Protest erhebt sich keiner. Alle singen nach dem ungewöhnlichen Mahl „Deutschland, Deutschland über alles!“, schreibt Lehmann in seinen Memoiren. Der Verzehr von seltsamen Lebensmitteln ist in diesem Sommer 1916 geradezu eine patriotische Pflicht, ein Beitrag der „Heimatfront“ zu den Kriegsanstrengungen der Soldaten.
Auch zu Hause beim Professor kommen regelmäßig Pferdefleisch und Katzenfrikadellen auf den Tisch. Das Pferdefleisch („köstlich, wenn das Pferd jung ist“) kauft Lehmann zweimal wöchentlich im Würzburger Schlachthaus, die Katzen stammen aus dem Hygienischen Institut, wo sie zu Versuchszwecken gehalten werden.
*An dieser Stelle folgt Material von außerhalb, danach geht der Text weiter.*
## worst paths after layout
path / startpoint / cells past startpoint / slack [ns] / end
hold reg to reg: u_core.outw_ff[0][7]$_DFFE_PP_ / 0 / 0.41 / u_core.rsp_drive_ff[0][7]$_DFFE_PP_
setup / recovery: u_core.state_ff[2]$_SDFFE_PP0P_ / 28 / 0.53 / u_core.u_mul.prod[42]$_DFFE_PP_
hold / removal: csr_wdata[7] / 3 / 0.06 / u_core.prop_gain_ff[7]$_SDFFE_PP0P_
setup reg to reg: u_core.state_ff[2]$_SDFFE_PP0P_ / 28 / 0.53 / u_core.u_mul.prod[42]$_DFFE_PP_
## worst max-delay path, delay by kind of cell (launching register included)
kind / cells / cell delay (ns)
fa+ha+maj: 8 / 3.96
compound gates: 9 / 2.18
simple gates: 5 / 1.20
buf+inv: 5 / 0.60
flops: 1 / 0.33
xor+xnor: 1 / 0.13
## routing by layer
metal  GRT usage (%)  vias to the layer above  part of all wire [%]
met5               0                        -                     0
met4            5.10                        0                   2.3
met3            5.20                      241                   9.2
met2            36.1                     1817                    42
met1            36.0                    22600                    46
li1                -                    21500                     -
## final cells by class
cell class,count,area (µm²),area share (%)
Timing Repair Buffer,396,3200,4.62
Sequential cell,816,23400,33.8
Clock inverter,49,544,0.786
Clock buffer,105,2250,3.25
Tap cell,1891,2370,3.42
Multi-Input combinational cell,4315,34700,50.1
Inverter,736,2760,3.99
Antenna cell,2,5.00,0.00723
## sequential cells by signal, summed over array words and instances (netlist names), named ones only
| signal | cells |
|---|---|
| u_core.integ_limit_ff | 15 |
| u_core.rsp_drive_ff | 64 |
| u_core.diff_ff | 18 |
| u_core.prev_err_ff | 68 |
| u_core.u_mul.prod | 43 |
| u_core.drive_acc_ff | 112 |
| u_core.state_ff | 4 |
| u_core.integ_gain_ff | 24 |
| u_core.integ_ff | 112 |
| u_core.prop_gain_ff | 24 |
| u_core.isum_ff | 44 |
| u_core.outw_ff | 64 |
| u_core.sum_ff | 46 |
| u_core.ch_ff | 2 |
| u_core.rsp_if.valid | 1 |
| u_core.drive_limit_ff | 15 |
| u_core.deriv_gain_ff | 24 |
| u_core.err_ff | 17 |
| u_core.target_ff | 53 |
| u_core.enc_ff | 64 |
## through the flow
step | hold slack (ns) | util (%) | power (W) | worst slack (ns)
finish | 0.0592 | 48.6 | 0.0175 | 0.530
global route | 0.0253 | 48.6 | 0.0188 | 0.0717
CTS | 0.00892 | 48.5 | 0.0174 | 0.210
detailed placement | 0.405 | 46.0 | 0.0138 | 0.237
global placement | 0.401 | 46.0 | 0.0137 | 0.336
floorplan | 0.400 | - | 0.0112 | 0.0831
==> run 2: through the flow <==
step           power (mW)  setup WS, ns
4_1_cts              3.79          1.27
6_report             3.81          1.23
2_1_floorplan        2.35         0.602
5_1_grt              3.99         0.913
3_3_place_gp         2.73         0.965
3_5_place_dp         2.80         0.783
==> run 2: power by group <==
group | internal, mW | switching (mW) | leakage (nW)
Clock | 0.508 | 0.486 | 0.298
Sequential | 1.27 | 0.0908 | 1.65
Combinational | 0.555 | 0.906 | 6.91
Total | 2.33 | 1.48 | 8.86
[src/rtl/three_wire_rtc_serial_master_top.sv]
`timescale 1ns / 1ps

// Three-wire serial master for an RTC chip. Each input word is a bit tick, a
// read request, a write request (value converted to packed BCD) or a service
// grant; every word yields exactly one result word with the line levels
// (sck, io_out, io_drive, chip_enable), the transfer flags, a done strobe with
// the finished address, and the last read byte raw and BCD-decoded. Throughput
// is one word per clock while out_stall is low; each input word is captured in
// the input register, and the state update writes its result word into the
// result register. The result register drains while the input register
// refills, so with out_stall low the block never stalls its source.

module three_wire_rtc_serial_master_top import rtc3w_pkg::*; (
  input  logic      clk,
  input  logic      rst_n,
  input  logic      in_valid,
  output logic      in_stall,
  input  in_word_t  in_data,
  output logic      out_valid,
  input  logic      out_stall,
  output out_word_t out_data
);

  logic      in_valid_r;
  in_word_t  in_data_r;
  logic      out_valid_r;
  out_word_t out_data_r;
  out_word_t result;
  logic      out_free;
  logic      fire;

  assign out_free = !out_valid_r || !out_stall;
  assign fire     = in_valid_r && out_free;
  assign in_stall = in_valid_r && !out_free;

  rtc3w_engine u_engine (
    .clk    (clk),
    .rst_n  (rst_n),
    .fire   (fire),
    .item   (in_data_r),
    .result (result)
  );

  always_ff @(posedge clk) begin
    if (!rst_n) begin
      in_valid_r <= 1'b0;
    end else if (!in_stall) begin
      in_valid_r <= in_valid;
    end
  end

  always_ff @(posedge clk) begin
    if (!in_stall && in_valid) begin
      in_data_r <= in_data;
    end
  end

  always_ff @(posedge clk) begin
    if (!rst_n) begin
      out_valid_r <= 1'b0;
    end else if (out_free) begin
      out_valid_r <= fire;
    end
  end

  always_ff @(posedge clk) begin
    if (fire) begin
      out_data_r <= result;
    end
  end

  assign out_valid = out_valid_r;
  assign out_data  = out_data_r;

endmodule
Trotzdem hat Karl Bernhard Lehmann häufig Hunger, so wie die anderen Menschen in Deutschland. 20 Kilo nimmt er im Lauf des Krieges ab, denn irgendwann sind alle Institutskatzen verzehrt und von Pferdefleisch allein kann man nicht leben. Die Ernährungslage wird immer katastrophaler, viele Lebensmittel sind nur noch gegen Marken zu bekommen – wenn es überhaupt welche gibt.